Items listed in a dataset
Content starts

Optimization exercise on an open flow, not production practice. RTL: at most simulated, not proved equivalent. Clock network not from TritonCTS: every run shown here. The clock port is an ideal driver here. Power: default activity.

==> flow/design.v (outline; a module is shown in full before it is edited, if it fits) <==
// module mul_stage1: 475 lines
// module mul_fa: 4 lines
// module mul_ha: 4 lines
// module mul_x3: 3 lines
// module mul_stage2: 3 lines
// module core_risc_v: 295 lines
module core_risc_v #(parameter DATA_WIDTH = 32, parameter ADDR_WIDTH = 32)(
	input clk_O,
	input rst,
	output [(ADDR_WIDTH-1):0] PC,
	input [31:0] Instr_out,
	input [(DATA_WIDTH-1):0] data_o_map,
	output MemWrite,
	output MemRead,
	output [(ADDR_WIDTH-1):0] Result,
	output [(DATA_WIDTH-1):0] rd2
);
  // ...
==> flow/flow/run.sh <==
#!/bin/bash
# Layout flow: the standard ORFS flow (standard synthesis unchanged), with
#  - a larger repair_timing setup margin so that the optimiser keeps improving
#    paths that already meet the 25 ns constraint,
#  - unrestricted cell footprints for sizing and buf_4 port buffers,
#  - after global placement, each register that drives an output port moved
#    next to that port's buffer (legalised by the flow's detailed placement),
#  - the clock tree built by flow/clock_tree.tcl (balanced 3-level tree,
#    lower insertion delay than TritonCTS's H-tree) instead of ORFS's CTS;
#    global routing, detailed routing and finishing are ORFS's.
set -uo pipefail
VARS=(SETUP_SLACK_MARGIN=19 MATCH_CELL_FOOTPRINT=0 "BUFFER_PORTS_ARGS=-buffer_cell sky130_fd_sc_hd__buf_4")
RES=$PWD/orfs/results/sky130hd/core_risc_v/base
PLAT=$FLOW_HOME/platforms/sky130hd
bash standard.sh synth > synth.log 2>&1 || exit 1
bash standard.sh 3_3_place_gp "${VARS[@]}" > place_gp.log 2>&1 || exit 1
MOVE_IN=$RES/3_3_place_gp.odb MOVE_OUT=$RES/3_3_place_gp.odb \
  openroad -no_init -exit flow/move_out_ffs.tcl > move.log 2>&1 || exit 1
bash standard.sh place "${VARS[@]}" > place.log 2>&1 || exit 1
DONT_USE=$(sed -n '/^export DONT_USE_CELLS/,/^$/p' $PLAT/config.mk | grep -o 'sky130_fd_sc_hd__[a-z0-9_]*' | sort -u | tr '\n' ' ')
CTS_IN=$RES/3_place.odb CTS_SDC=$RES/3_place.sdc \
CTS_OUT=$RES/4_1_cts.odb CTS_SDC_OUT=$RES/4_cts.sdc \
LEAF_SIZE=17 MIDS=16 ROOTS=4 \
LEAF_CELL=sky130_fd_sc_hd__clkbuf_16 MID_CELL=sky130_fd_sc_hd__clkbuf_16 \
PLATFORM_DIR=$PLAT LIB=$PLAT/lib/sky130_fd_sc_hd__tt_025C_1v80.lib \
DONT_USE="$DONT_USE" SETUP_MARGIN=19 \
  openroad -no_init -exit flow/clock_tree.tcl > clock_tree.log 2>&1 || exit 1
bash standard.sh finish "${VARS[@]}" > layout.log 2>&1
==> flow/flow/clock_tree.tcl <==
# Clock tree for the layout: a balanced three-level tree of clkbuf_16
# (4 root buffers driven by the clock port, MIDS mid buffers, leaf buffers
# each driving about LEAF_SIZE register clock pins).  Groups at every level
# are made by recursive bisection of the placement into equal-size parts,
# and each buffer sits at the centroid of the pins it drives.  Then the rest
# of ORFS's CTS step: legalisation and setup/hold repair.
read_liberty $::env(LIB)
read_db $::env(CTS_IN)
read_sdc $::env(CTS_SDC)
source $::env(PLATFORM_DIR)/setRC.tcl
set_dont_use $::env(DONT_USE)

set db [ord::get_db]
set block [ord::get_db_block]
set bufm [$db findMaster sky130_fd_sc_hd__clkbuf_16]
set leafm [$db findMaster $::env(LEAF_CELL)]
set midm [$db findMaster $::env(MID_CELL)]

set clknet [$block findNet clk_O]
set sinks {}
foreach it [$clknet getITerms] {
  lappend sinks $it
}
puts "clock sinks: [llength $sinks]"

proc centroid { pts } {
  set sx 0; set sy 0; set n [llength $pts]
  foreach p $pts { set sx [expr {$sx + [lindex $p 0]}]; set sy [expr {$sy + [lindex $p 1]}] }
  return [list [expr {$sx / $n}] [expr {$sy / $n}]]
}

# k-means on points {x y}; returns list of cluster index per point
proc kmeans { pts k iters } {
  set n [llength $pts]
  # init: evenly spaced points after sorting by x then y (deterministic)
  set idx [lsort -integer -indices [lmap p $pts { expr {[lindex $p 0] + [lindex $p 1]} }]]
  set cents {}
  for { set c 0 } { $c < $k } { incr c } {
    lappend cents [lindex $pts [lindex $idx [expr {int(($c + 0.5) * $n / $k)}]]]
  }
  set assign [lrepeat $n 0]
  for { set it 0 } { $it < $iters } { incr it } {
    set i 0
    foreach p $pts {
      set px [lindex $p 0]; set py [lindex $p 1]
      set best 0; set bd 1e30; set c 0
      foreach ce $cents {
        set d [expr {abs($px - [lindex $ce 0]) + abs($py - [lindex $ce 1])}]
        if { $d < $bd } { set bd $d; set best $c }
        incr c
      }
      lset assign $i $best
      incr i
    }
    set sums [lrepeat $k {0 0 0}]
    set i 0
    foreach p $pts {
      set c [lindex $assign $i]
      set s [lindex $sums $c]
      lset sums $c [list [expr {[lindex $s 0] + [lindex $p 0]}] [expr {[lindex $s 1] + [lindex $p 1]}] [expr {[lindex $s 2] + 1}]]
      incr i
    }
    set newc {}
    set c 0
    foreach s $sums {
      if { [lindex $s 2] > 0 } {
        lappend newc [list [expr {[lindex $s 0] / [lindex $s 2]}] [expr {[lindex $s 1] / [lindex $s 2]}]]
      } else {
        lappend newc [lindex $cents $c]
      }
      incr c
    }
    set cents $newc
  }
  return [list $assign $cents]
}


# recursive bisection into k groups of (nearly) equal size; pts is a list of
# {x y id}; returns a list of groups (lists of ids)
proc bisect { pts k } {
  if { $k <= 1 } { return [list [lmap p $pts { lindex $p 2 }]] }
  set xs [lmap p $pts { lindex $p 0 }]
  set ys [lmap p $pts { lindex $p 1 }]
  set w [expr {[tcl::mathfunc::max {*}$xs] - [tcl::mathfunc::min {*}$xs]}]
  set h [expr {[tcl::mathfunc::max {*}$ys] - [tcl::mathfunc::min {*}$ys]}]
  set ax [expr {$w >= $h ? 0 : 1}]
  set sorted [lsort -real -index $ax $pts]
  set k1 [expr {$k / 2}]
  set n1 [expr {int(round([llength $pts] * double($k1) / $k))}]
  return [concat [bisect [lrange $sorted 0 [expr {$n1 - 1}]] $k1] [bisect [lrange $sorted $n1 end] [expr {$k - $k1}]]]
}

set pts {}
foreach it $sinks {
  set inst [$it getInst]
  set b [$inst getBBox]
  lappend pts [list [expr {([$b xMin] + [$b xMax]) / 2}] [expr {([$b yMin] + [$b yMax]) / 2}]]
}
set nleaf [expr {int(ceil([llength $sinks] / double($::env(LEAF_SIZE))))}]
set ipts {}
set i 0
foreach p $pts { lappend ipts [list [lindex $p 0] [lindex $p 1] $i]; incr i }
set lassign [lrepeat [llength $pts] 0]
set lcents {}
set c 0
foreach g [bisect $ipts $nleaf] {
  set gp {}
  foreach id $g { lset lassign $id $c; lappend gp [lindex $pts $id] }
  lappend lcents [centroid $gp]
  incr c
}
puts "leaf clusters: $nleaf"

set bcount 0
proc new_buf { name x y {m ""} } {
  global block bufm
  if { $m == "" } { set m $bufm }
  set inst [odb::dbInst_create $block $m $name]
  $inst setLocation [expr {int($x)}] [expr {int($y)}]
  $inst setPlacementStatus PLACED
  return $inst
}
proc new_net { name } {
  global block
  set n [odb::dbNet_create $block $name]
  $n setSigType CLOCK
  return $n
}

# leaf buffers
set leafbufs {}
for { set c 0 } { $c < $nleaf } { incr c } {
  set ce [lindex $lcents $c]
  set b [new_buf "cts_leaf_$c" [lindex $ce 0] [lindex $ce 1] $leafm]
  set n [new_net "cts_leaf_net_$c"]
  [$b findITerm X] connect $n
  lappend leafbufs $b
  lappend leafnets $n
}
set i 0
foreach it $sinks {
  set c [lindex $lassign $i]
  $it disconnect
  $it connect [lindex $leafnets $c]
  incr i
}

# mid buffers: equal-size groups of leaves
proc group_pts { pts k } {
  set ipts {}
  set i 0
  foreach p $pts { lappend ipts [list [lindex $p 0] [lindex $p 1] $i]; incr i }
  set asg [lrepeat [llength $pts] 0]
  set cents {}
  set c 0
  foreach g [bisect $ipts $k] {
    set gp {}
    foreach id $g { lset asg $id $c; lappend gp [lindex $pts $id] }
    lappend cents [centroid $gp]
    incr c
  }
  return [list $asg $cents]
}
lassign [group_pts $lcents $::env(MIDS)] massign mcents
set midbufs {}
set midnets {}
for { set c 0 } { $c < $::env(MIDS) } { incr c } {
  set ce [lindex $mcents $c]
  set b [new_buf "cts_mid_$c" [lindex $ce 0] [lindex $ce 1] $midm]
  set n [new_net "cts_mid_net_$c"]
  [$b findITerm X] connect $n
  lappend midbufs $b
  lappend midnets $n
}
set i 0
foreach b $leafbufs {
  [$b findITerm A] connect [lindex $midnets [lindex $massign $i]]
  incr i
}
lassign [group_pts $mcents $::env(ROOTS)] rassign rcents
set rootnets {}
for { set c 0 } { $c < $::env(ROOTS) } { incr c } {
  set ce [lindex $rcents $c]
  set b [new_buf "cts_root_$c" [lindex $ce 0] [lindex $ce 1]]
  set n [new_net "cts_root_net_$c"]
  [$b findITerm X] connect $n
  [$b findITerm A] connect $clknet
  lappend rootnets $n
}
set i 0
foreach b $midbufs {
  [$b findITerm A] connect [lindex $rootnets [lindex $rassign $i]]
  incr i
}
$clknet setSigType CLOCK

set_propagated_clock [all_clocks]
estimate_parasitics -placement
report_clock_latency -include_internal_latency

set_placement_padding -global -left 0 -right 0
detailed_placement
estimate_parasitics -placement
report_worst_slack -max
report_worst_slack -min
repair_timing -setup_margin $::env(SETUP_MARGIN) -hold_margin 0 -repair_tns 100 -verbose
detailed_placement
check_placement -verbose
estimate_parasitics -placement
report_worst_slack -max
report_worst_slack -min
write_db $::env(CTS_OUT)
write_sdc -no_timestamp $::env(CTS_SDC_OUT)
==> flow/flow/move_out_ffs.tcl <==
# Move each register that drives an output-port buffer next to that buffer,
# so the register-to-port path has a short wire.  Legalised later by the
# flow's detailed placement.
read_db $::env(MOVE_IN)
set block [ord::get_db_block]
set n 0
foreach bterm [$block getBTerms] {
  if { [$bterm getIoType] != "OUTPUT" } { continue }
  set net [$bterm getNet]
  if { $net == "NULL" } { continue }
  set buf ""
  foreach it [$net getITerms] {
    if { [$it isOutputSignal] } { set buf [$it getInst] }
  }
  if { $buf == "" } { continue }
  set ff ""
  foreach it [$buf getITerms] {
    if { [$it isInputSignal] && [$it getNet] != "NULL" } {
      foreach it2 [[$it getNet] getITerms] {
        if { [$it2 isOutputSignal] } { set ff [$it2 getInst] }
      }
    }
  }
  if { $ff == "" } { continue }
  set m [[$ff getMaster] getName]
  if { ![string match "*df*" $m] } { continue }
  set loc [$buf getLocation]
  $ff setLocation [lindex $loc 0] [lindex $loc 1]
  incr n
}
puts "moved $n output registers"
write_db $::env(MOVE_OUT)
==> flow/standard.sh <==
#!/bin/bash
# synth_recipe.tcl (not shown) runs the flow's synth.tcl, then flattens the netlist and writes it again
# the make line also repeats each setting of config.mk as NAME=value (left out here)
make -C /OpenROAD-flow-scripts/flow DESIGN_CONFIG=/design/flow/config.mk WORK_HOME=/design/flow/orfs CLKGATE_MAP_FILE= SYNTH_SCRIPT=/design/flow/synth_recipe.tcl "${@:-finish}"
==> flow/config.mk <==
export PLATFORM = sky130hd
export DESIGN_NAME = core_risc_v
export DESIGN_NICKNAME = core_risc_v
export VERILOG_FILES = /design/flow/design.v
export SDC_FILE = /design/flow/constraint.sdc
export NUM_CORES = 8
export LEC_CHECK = 0
export ABC_CLOCK_PERIOD_IN_PS = 5000
export CAP_MARGIN = 20
export CORE_MARGIN = 2
export CORE_UTILIZATION = 60
export CTS_CLUSTER_DIAMETER = 80
export CTS_CLUSTER_SIZE = 30
export PLACE_DENSITY = 0.7
export SLEW_MARGIN = 20
export SYNTH_HIERARCHICAL = 1
==> flow/constraint.sdc <==
create_clock -name core_clock -period 25.0 [get_ports {clk_O}]
set_input_delay 5.0000 -clock core_clock [delete_from_list [all_inputs] [get_ports {clk_O}]]
set_output_delay 5.0000 -clock core_clock [all_outputs]
set_load 0.01 [all_outputs]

Content ends

▶ [WHAT IS BEING ASKED]
Scan the entries for the string "MIDS" and report only how many lines contain it.

▶ [SOLUTION FOR THIS PROBLEM]
4